A Independência Social talvez seja hoje a de pior compreensão entre os adultos. Nós desejamos que o adolescente seja submisso a nós como a criança de seis a doze anos era. Acontece, porém, que dois seis aos doze há pouca transformação e muito mais crescimento. Essa terceira fase é em tudo semelhante à primeira – acontecem mudanças físicas, intelectuais, emocionais e sociais. Essas últimas com maior ênfase e importância. O adolescente busca compreender as regras sociais, os limites da sociedade, suas exigências, sua tolerância e as suas infinitas possibilidades. O tempo todo descobre tanto e sabe tão pouco, que lhe parece sempre saber tudo. Precisa sentir que tem valor para sua comunidade e descobrir em que é bom e para que fim é bom. Nosso papel, então, é ajudá-lo a perseguir sua independência social, permitindo que tenha contato com outros de sua idade, servindo como modelos a seguir, mais do que tiranos a obedecer, e auxiliando no aprendizado de algo que lhe permita receber seus primeiros ganhos financeiros – o passaporte da autonomia social na sociedade em que vivemos.

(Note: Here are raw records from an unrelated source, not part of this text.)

--- src/rtl/usb_pkt_tx.sv ---
// UTMI transmit packet assembler: handshake (PID only) or data (PID, payload, CRC16) packets.
// Optional TxReady watchdog enabled by defining USB_PKT_TX_WDOG_EN.
module usb_pkt_tx #(
   parameter int IFG_CYCLES  = 96,
   parameter int WDOG_CYCLES = 4096
) (
   input  logic       clk,
   input  logic       rst,
   input  logic       send_i,
   input  logic [3:0] pid_i,
   input  logic       is_data_i,
   input  logic [9:0] len_i,
   input  logic [7:0] data_i,
   input  logic       data_valid_i,
   output logic       data_ready_o,
   output logic [7:0] DataOut_o,
   output logic       TxValid_o,
   input  logic       TxReady_i,
   output logic       busy_o,
   output logic       done_o,
   output logic       underrun_o,
   output logic       timeout_o
);

   localparam int GAP_W = $clog2(IFG_CYCLES + 1);

   typedef enum logic [2:0] {
      S_IDLE, S_PID, S_DATA, S_CRC_LO, S_CRC_HI, S_GAP
   } state_t;

   state_t             state;
   logic               is_data_q;
   logic [9:0]         len_q;
   logic [9:0]         rem;
   logic [15:0]        crc;
   logic [GAP_W-1:0]   gap_cnt;
   logic               done_q;
   logic               underrun_q;
   logic               timeout_q;

   logic [15:0]        crc_next;
   logic               pull_due;
   logic [7:0]         pull_byte;
   logic               active;
   logic               wd_fire;

   // CRC-16/USB, reflected form: one byte, LSb first.
   function automatic logic [15:0] crc16_upd(input logic [15:0] c, input logic [7:0] b);
      logic [15:0] r;
      r = c ^ {8'h00, b};
      for (int i = 0; i < 8; i++)
         r = r[0] ? ((r >> 1) ^ 16'hA001) : (r >> 1);
      return r;
   endfunction

   assign crc_next = crc16_upd(crc, DataOut_o);

   // A payload byte is due when the byte on the bus is accepted and another payload byte follows it.
   assign pull_due     = TxReady_i &&
                         ((state == S_PID  && is_data_q && len_q != 10'd0) ||
                          (state == S_DATA && rem != 10'd1));
   assign data_ready_o = pull_due && data_valid_i;
   assign pull_byte    = data_valid_i ? data_i : 8'h00;

   assign active = (state == S_PID) || (state == S_DATA) ||
                   (state == S_CRC_LO) || (state == S_CRC_HI);

`ifdef USB_PKT_TX_WDOG_EN
   localparam int WD_W = $clog2(WDOG_CYCLES + 1);
   logic [WD_W-1:0] wd_cnt;

   assign wd_fire = active && !TxReady_i && (wd_cnt == WD_W'(WDOG_CYCLES - 1));

   always_ff @(posedge clk or negedge rst) begin
      if (!rst)
         wd_cnt <= '0;
      else if (!active || TxReady_i)
         wd_cnt <= '0;
      else if (!wd_fire)
         wd_cnt <= wd_cnt + WD_W'(1);
   end
`else
   // No watchdog: wait for TxReady indefinitely; timeout never asserts.
   assign wd_fire = (WDOG_CYCLES < 0);
`endif

   always_ff @(posedge clk or negedge rst) begin
      if (!rst) begin
         state      <= S_IDLE;
         is_data_q  <= 1'b0;
         len_q      <= '0;
         rem        <= '0;
         crc        <= 16'hFFFF;
         gap_cnt    <= '0;
         DataOut_o  <= 8'h00;
         TxValid_o  <= 1'b0;
         done_q     <= 1'b0;
         underrun_q <= 1'b0;
         timeout_q  <= 1'b0;
      end else begin
         done_q <= 1'b0;
         if (wd_fire) begin
            TxValid_o <= 1'b0;
            timeout_q <= 1'b1;
            state     <= S_GAP;
         end else begin
            case (state)
               S_IDLE: begin
                  if (send_i) begin
                     is_data_q  <= is_data_i;
                     len_q      <= len_i;
                     DataOut_o  <= {~pid_i, pid_i};
                     TxValid_o  <= 1'b1;
                     crc        <= 16'hFFFF;
                     underrun_q <= 1'b0;
                     timeout_q  <= 1'b0;
                     state      <= S_PID;
                  end
               end
               S_PID: begin
                  if (TxReady_i) begin
                     if (!is_data_q) begin
                        TxValid_o <= 1'b0;
                        state     <= S_GAP;
                     end else if (len_q == 10'd0) begin
                        DataOut_o <= ~crc[7:0];
                        state     <= S_CRC_LO;
                     end else begin
                        DataOut_o <= pull_byte;
                        if (!data_valid_i) underrun_q <= 1'b1;
                        rem       <= len_q;
                        state     <= S_DATA;
                     end
                  end
               end
               S_DATA: begin
                  if (TxReady_i) begin
                     crc <= crc_next;
                     rem <= rem - 10'd1;
                     if (rem == 10'd1) begin
                        DataOut_o <= ~crc_next[7:0];
                        state     <= S_CRC_LO;
                     end else begin
                        DataOut_o <= pull_byte;
                        if (!data_valid_i) underrun_q <= 1'b1;
                     end
                  end
               end
               S_CRC_LO: begin
                  if (TxReady_i) begin
                     DataOut_o <= ~crc[15:8];
                     state     <= S_CRC_HI;
                  end
               end
               S_CRC_HI: begin
                  if (TxReady_i) begin
                     TxValid_o <= 1'b0;
                     state     <= S_GAP;
                  end
               end
               S_GAP: begin
                  // gap_cnt is zero on every entry since it is cleared on the way out.
                  if (gap_cnt == GAP_W'(IFG_CYCLES - 1)) begin
                     gap_cnt <= '0;
                     done_q  <= 1'b1;
                     state   <= S_IDLE;
                  end else begin
                     gap_cnt <= gap_cnt + GAP_W'(1);
                  end
               end
               default: state <= S_IDLE;
            endcase
         end
      end
   end

   assign busy_o     = (state != S_IDLE);
   assign done_o     = done_q;
   assign underrun_o = underrun_q;
   assign timeout_o  = timeout_q;

endmodule
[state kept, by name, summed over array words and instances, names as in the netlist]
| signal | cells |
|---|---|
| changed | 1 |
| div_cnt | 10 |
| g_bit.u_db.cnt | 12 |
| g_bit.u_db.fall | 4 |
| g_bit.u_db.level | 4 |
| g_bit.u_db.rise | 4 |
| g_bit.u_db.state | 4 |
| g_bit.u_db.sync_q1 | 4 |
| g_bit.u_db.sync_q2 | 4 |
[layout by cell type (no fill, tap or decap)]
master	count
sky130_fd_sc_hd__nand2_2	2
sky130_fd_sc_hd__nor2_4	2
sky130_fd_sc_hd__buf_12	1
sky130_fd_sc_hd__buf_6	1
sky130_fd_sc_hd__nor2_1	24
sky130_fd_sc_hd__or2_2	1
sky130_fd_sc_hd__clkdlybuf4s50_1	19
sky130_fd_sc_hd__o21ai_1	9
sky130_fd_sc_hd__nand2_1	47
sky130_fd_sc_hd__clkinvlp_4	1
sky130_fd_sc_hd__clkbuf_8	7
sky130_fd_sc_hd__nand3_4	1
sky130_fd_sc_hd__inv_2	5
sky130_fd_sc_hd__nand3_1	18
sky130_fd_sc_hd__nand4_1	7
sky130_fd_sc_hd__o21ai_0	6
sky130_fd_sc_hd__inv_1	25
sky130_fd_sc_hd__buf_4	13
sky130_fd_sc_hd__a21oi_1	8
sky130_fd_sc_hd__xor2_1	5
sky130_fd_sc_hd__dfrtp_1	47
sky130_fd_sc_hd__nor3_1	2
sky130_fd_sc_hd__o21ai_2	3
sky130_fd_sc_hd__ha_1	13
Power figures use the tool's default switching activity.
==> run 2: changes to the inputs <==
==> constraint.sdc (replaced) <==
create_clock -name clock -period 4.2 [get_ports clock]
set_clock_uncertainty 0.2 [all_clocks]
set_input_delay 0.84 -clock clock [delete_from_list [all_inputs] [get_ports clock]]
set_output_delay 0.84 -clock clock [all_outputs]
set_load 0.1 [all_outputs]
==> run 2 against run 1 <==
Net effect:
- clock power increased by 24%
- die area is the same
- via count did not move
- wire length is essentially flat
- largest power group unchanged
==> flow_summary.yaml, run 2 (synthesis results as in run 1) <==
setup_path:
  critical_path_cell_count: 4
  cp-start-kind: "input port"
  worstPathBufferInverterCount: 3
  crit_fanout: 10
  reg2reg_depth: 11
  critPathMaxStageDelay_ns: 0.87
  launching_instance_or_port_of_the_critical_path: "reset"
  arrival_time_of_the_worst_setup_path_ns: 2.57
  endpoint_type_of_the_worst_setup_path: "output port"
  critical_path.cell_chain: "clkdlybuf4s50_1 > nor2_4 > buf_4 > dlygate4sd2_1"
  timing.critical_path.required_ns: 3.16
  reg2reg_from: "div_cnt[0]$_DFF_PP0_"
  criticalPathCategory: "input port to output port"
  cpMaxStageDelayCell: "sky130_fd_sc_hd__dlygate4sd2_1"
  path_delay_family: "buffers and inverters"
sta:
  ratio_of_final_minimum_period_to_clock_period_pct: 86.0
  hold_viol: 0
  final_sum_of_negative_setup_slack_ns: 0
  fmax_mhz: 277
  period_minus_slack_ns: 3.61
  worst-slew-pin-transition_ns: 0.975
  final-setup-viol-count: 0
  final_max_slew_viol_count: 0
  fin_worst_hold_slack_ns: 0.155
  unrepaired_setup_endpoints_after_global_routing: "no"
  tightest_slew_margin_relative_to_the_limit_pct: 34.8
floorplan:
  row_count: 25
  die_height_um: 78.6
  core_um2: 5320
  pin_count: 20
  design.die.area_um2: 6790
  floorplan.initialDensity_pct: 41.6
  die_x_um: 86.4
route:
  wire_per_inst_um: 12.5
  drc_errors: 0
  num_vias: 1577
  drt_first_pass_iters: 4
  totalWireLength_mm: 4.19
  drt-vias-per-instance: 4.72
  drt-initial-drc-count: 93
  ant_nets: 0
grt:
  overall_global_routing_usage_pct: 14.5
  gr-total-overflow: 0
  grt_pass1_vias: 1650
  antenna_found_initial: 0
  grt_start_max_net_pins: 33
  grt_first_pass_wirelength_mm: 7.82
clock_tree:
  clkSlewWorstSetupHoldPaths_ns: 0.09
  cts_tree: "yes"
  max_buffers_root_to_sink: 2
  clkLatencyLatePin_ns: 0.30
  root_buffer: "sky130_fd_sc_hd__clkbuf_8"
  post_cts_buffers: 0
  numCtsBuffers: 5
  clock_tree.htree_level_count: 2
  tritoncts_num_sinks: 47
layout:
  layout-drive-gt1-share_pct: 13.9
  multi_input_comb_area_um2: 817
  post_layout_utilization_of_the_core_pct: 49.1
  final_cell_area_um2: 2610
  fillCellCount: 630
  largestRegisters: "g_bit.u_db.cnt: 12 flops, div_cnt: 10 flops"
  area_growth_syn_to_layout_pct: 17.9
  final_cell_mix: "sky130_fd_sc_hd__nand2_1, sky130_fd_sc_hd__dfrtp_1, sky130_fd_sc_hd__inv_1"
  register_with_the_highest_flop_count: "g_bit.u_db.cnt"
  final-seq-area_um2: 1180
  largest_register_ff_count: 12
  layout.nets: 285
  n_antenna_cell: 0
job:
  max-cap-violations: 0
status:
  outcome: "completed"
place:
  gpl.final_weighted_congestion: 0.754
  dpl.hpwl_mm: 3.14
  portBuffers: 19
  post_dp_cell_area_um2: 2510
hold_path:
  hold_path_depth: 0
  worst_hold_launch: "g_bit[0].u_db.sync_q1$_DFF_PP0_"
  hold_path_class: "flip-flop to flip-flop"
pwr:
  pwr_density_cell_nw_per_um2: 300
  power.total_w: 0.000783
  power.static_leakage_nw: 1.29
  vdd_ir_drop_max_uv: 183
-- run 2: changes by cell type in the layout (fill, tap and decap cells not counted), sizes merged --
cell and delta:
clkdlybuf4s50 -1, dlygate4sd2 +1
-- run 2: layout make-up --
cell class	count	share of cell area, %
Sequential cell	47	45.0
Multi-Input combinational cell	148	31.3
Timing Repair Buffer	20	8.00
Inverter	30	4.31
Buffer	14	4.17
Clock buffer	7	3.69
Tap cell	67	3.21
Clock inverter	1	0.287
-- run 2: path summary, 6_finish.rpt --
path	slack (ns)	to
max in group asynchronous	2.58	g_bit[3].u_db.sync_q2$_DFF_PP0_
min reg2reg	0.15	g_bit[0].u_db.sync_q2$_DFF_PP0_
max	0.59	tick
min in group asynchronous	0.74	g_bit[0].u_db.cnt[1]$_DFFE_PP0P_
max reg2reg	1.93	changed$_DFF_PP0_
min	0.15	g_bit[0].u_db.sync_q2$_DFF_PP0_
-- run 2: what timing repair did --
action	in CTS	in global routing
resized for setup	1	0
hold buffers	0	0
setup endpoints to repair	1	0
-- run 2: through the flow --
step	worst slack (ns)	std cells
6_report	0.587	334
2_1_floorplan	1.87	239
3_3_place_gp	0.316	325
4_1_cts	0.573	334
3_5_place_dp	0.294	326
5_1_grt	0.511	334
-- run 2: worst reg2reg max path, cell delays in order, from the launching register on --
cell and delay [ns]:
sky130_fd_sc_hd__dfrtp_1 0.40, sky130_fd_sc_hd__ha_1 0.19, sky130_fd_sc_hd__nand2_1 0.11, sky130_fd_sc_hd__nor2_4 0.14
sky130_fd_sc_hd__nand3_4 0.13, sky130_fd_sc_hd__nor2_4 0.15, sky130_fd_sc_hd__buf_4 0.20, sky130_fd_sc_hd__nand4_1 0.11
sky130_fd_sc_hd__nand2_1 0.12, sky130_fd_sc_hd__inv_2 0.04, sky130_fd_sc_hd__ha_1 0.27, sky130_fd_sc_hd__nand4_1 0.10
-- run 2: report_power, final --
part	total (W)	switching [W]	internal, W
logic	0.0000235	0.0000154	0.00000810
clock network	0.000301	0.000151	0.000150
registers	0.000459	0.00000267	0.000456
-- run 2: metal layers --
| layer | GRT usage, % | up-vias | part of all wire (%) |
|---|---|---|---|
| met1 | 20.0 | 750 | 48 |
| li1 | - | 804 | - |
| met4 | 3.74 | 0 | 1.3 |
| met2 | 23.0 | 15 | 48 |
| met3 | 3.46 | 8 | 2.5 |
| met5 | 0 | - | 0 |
<file path="src/rtl/fixed_point_vec_scale.sv">
// Vector-by-scalar fixed-point scaler: one shared signed multiplier walks the vector one element per cycle.
// Define FIXED_POINT_VEC_SCALE_SATURATION_EN to clamp overflowing elements instead of wrapping them.

module fxp_scale_mul #(
  parameter int WIDTH     = 8,
  parameter int FRAC_BITS = 5
) (
  input  logic [WIDTH-1:0] a,
  input  logic [WIDTH-1:0] b,
  output logic [WIDTH-1:0] res,
  output logic             ovf
);
  logic signed [2*WIDTH-1:0] ax, bx, prod, shf;
  logic [WIDTH:0]            hi;

  assign ax   = {{WIDTH{a[WIDTH-1]}}, a};
  assign bx   = {{WIDTH{b[WIDTH-1]}}, b};
  assign prod = ax * bx;
  assign shf  = prod >>> FRAC_BITS;
  // Shifted product fits in WIDTH bits only if every bit above the result sign matches it.
  assign hi   = shf[2*WIDTH-1:WIDTH-1];
  assign ovf  = (|hi) && !(&hi);

`ifdef FIXED_POINT_VEC_SCALE_SATURATION_EN
  always_comb begin
    res = shf[WIDTH-1:0];
    if (ovf) res = shf[2*WIDTH-1] ? {1'b1, {(WIDTH-1){1'b0}}} : {1'b0, {(WIDTH-1){1'b1}}};
  end
`else
  assign res = shf[WIDTH-1:0];
`endif
endmodule

module fixed_point_vec_scale #(
  parameter int WIDTH       = 8,
  parameter int FRAC_BITS   = 5,
  parameter int NUM_OUTPUTS = 16
) (
  input  logic                         CLK,
  input  logic                         RSTN,
  input  logic [WIDTH-1:0]             SCALAR_IN,
  input  logic [NUM_OUTPUTS*WIDTH-1:0] VALUES_IN,
  input  logic                         VALID_IN,
  output logic                         BUSY_OUT,
  output logic [NUM_OUTPUTS*WIDTH-1:0] VALUES_OUT,
  output logic                         VALID_OUT,
  output logic                         OVERFLOW
);
  localparam int CW = $clog2(NUM_OUTPUTS);

  typedef enum logic {IDLE, MULTIPLY} state_t;

  state_t                              state_q, state_d;
  logic [CW-1:0]                       cnt_q;
  logic [WIDTH-1:0]                    scal_q;
  logic [NUM_OUTPUTS-1:0][WIDTH-1:0]   vals_q, work_q, work_nxt, out_q;
  logic                                vld_q, ovf_q;
  logic                                accept, last;
  logic [WIDTH-1:0]                    mul_res;
  logic                                mul_ovf;

  fxp_scale_mul #(.WIDTH(WIDTH), .FRAC_BITS(FRAC_BITS)) u_mul (
    .a   (scal_q),
    .b   (vals_q[cnt_q]),
    .res (mul_res),
    .ovf (mul_ovf)
  );

  always_comb begin
    state_d = state_q;
    accept  = 1'b0;
    last    = 1'b0;
    case (state_q)
      IDLE: if (VALID_IN) begin
        accept  = 1'b1;
        state_d = MULTIPLY;
      end
      MULTIPLY: if (cnt_q == CW'(NUM_OUTPUTS-1)) begin
        last    = 1'b1;
        state_d = IDLE;
      end
      default: state_d = IDLE;
    endcase
  end

  // Completion copies the slot set including the result being written this same edge.
  always_comb begin
    work_nxt        = work_q;
    work_nxt[cnt_q] = mul_res;
  end

  always_ff @(posedge CLK) begin
    if (!RSTN) begin
      state_q <= IDLE;
      cnt_q   <= '0;
      scal_q  <= '0;
      vals_q  <= '0;
      work_q  <= '0;
      out_q   <= '0;
      vld_q   <= 1'b0;
      ovf_q   <= 1'b0;
    end else begin
      state_q <= state_d;
      vld_q   <= last;
      if (accept) begin
        scal_q <= SCALAR_IN;
        vals_q <= VALUES_IN;
        cnt_q  <= '0;
        ovf_q  <= 1'b0;
      end
      if (state_q == MULTIPLY) begin
        work_q <= work_nxt;
        cnt_q  <= last ? '0 : cnt_q + 1'b1;
        if (mul_ovf) ovf_q <= 1'b1;
        if (last)    out_q <= work_nxt;
      end
    end
  end

  assign BUSY_OUT   = (state_q == MULTIPLY);
  assign VALUES_OUT = out_q;
  assign VALID_OUT  = vld_q;
  assign OVERFLOW   = ovf_q;
endmodule

</file>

Independência Profissional é uma possível classificação para a última independência, desta série montessoriana. As poucas páginas que Montessori escreveu sobre o tema estão, junto com as sobre adolescência, no livro “Erdkinder e As Funções da Universidade”, que se localiza também em algumas edições de “Da Infância à Adolescência”. Para este momento da vida é importante não só perceber em quepara que se é bom, mas também realmente colocar as mãos na massa de forma a dominar aquilo que se faz. Isso dá ao ser humano a sensação de poder alterar o seu ambiente segundo sua consciência e lhe desperta para a responsabilidade de sua atividade. Mais do que o aprendizado teórico-prático oferecido pelas universidades, o ser nesta fase do desenvolvimento quer compreender qual é a missão da humanidade e a sua própria. Para isso, é necessário que tenha liberdade e possibilidade de explorar atividades distintas até encontrar aquela para que serve melhor.

No dia sete de setembro, data da Independência do Brasil, parece especialmente pertinente enxergar o desenvolvimento como independência. Da mesma maneira que uma nação não se torna independente enquanto não se desenvolve – e por isso a nossa ainda caminha nessa direção – a criança necessita de muito esforço para independer-se enquanto executa o trabalho ativo de seu desenvolvimento. Aos poucos, torna-se ao mesmo tempo independentedesenvolvida. Não são tanto duas coisas que caminham juntas, mas uma mesma coisa que pode ser vista por mais de uma perspectiva. Nosso trabalho, então, é entender as necessidades de quem se desenvolve – e embora não possamos fazê-lo bem com o país, há como fazê-lo bem com a criança – e oferecer todo o apoio necessário para que a grande viagem rumo a uma existência independente possa se realizar com muita vontade, muito esforço e muita alegria.